▶ [Task prompt]: Go through the data below and gather each line containing "endpoints".

===== Given records

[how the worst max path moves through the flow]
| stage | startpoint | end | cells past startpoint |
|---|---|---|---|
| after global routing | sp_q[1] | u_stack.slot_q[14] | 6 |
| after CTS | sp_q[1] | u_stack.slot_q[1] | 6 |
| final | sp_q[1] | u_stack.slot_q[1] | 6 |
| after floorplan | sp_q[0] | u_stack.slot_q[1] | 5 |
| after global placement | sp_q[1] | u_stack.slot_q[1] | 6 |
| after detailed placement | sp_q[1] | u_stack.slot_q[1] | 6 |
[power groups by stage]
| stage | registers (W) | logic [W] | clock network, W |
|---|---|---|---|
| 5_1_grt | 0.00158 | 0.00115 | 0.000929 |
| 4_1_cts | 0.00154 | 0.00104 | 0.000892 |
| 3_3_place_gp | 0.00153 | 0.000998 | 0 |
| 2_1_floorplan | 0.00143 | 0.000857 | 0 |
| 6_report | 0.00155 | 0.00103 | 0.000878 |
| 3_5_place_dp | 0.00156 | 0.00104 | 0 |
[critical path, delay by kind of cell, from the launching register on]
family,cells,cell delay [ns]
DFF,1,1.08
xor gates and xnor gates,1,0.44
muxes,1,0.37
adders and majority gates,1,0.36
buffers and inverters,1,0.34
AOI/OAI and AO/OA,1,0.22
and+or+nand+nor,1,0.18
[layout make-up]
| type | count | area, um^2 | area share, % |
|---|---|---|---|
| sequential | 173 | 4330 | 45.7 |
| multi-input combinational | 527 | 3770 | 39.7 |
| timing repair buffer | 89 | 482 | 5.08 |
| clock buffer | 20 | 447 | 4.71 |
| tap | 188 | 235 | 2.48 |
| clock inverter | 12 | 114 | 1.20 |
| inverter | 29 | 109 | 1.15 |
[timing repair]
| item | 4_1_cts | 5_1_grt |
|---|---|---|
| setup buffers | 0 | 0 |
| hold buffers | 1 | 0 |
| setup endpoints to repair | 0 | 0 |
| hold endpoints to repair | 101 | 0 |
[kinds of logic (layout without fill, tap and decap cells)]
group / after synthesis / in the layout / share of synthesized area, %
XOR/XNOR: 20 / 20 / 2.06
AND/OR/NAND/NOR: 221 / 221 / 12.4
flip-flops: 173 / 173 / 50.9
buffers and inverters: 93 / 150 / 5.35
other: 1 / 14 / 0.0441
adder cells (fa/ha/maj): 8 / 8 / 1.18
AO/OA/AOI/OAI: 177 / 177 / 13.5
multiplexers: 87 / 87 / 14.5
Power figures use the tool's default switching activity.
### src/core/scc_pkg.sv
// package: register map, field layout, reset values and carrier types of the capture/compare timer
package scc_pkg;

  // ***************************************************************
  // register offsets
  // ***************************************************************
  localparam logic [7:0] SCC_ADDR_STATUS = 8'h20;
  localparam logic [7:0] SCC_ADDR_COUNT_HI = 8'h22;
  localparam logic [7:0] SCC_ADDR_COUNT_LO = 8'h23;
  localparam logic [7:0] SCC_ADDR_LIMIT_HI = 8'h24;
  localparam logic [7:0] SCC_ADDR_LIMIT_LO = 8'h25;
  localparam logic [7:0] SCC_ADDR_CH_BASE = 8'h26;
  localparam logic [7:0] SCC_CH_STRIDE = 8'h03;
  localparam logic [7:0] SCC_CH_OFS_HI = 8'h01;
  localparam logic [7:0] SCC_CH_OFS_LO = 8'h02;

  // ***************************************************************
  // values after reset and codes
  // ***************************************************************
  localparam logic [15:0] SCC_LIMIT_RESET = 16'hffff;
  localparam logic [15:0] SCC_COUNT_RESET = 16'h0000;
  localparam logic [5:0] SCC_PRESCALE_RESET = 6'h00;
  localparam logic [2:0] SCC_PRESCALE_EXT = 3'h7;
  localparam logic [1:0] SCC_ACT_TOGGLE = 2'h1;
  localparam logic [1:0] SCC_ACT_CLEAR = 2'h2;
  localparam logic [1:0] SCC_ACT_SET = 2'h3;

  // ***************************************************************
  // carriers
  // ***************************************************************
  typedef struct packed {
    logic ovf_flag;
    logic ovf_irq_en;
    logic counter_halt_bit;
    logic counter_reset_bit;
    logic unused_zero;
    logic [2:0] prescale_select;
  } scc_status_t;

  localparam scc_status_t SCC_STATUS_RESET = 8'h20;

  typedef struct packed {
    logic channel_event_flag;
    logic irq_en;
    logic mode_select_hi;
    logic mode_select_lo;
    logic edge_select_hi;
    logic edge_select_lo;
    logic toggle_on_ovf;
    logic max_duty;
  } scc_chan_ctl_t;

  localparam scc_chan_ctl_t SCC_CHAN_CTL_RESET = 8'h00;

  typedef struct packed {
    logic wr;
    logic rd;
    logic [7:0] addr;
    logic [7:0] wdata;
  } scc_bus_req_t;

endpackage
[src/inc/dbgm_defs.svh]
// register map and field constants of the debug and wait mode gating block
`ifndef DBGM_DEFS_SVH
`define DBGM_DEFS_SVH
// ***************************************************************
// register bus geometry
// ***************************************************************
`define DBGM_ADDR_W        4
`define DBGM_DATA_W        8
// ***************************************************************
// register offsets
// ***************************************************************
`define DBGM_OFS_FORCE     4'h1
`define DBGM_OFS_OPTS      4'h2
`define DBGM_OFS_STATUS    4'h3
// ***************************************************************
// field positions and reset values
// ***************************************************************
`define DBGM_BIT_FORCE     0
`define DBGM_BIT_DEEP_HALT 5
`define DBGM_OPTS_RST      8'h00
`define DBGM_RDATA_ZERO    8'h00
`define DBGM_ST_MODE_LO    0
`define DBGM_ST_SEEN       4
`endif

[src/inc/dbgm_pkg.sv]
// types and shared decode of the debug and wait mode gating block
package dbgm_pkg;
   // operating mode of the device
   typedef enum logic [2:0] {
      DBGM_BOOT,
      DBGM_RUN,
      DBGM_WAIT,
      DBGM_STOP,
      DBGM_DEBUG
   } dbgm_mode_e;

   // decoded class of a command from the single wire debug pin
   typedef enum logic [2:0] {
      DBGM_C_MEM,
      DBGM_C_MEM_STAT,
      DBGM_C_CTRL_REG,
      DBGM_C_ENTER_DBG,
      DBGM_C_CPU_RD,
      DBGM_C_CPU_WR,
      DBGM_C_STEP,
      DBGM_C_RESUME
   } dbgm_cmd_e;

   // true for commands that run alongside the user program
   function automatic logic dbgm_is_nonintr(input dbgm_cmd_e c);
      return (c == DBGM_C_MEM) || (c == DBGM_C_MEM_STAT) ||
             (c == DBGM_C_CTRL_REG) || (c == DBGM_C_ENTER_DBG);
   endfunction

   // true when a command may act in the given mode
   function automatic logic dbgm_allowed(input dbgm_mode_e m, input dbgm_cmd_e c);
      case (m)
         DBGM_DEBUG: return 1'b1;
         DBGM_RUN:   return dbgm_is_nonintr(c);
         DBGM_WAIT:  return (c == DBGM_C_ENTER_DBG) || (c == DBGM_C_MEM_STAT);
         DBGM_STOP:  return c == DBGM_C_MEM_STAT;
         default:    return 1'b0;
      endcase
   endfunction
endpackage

==========

▶ [Answer area]:
| setup endpoints to repair | 0 | 0 |
| hold endpoints to repair | 101 | 0 |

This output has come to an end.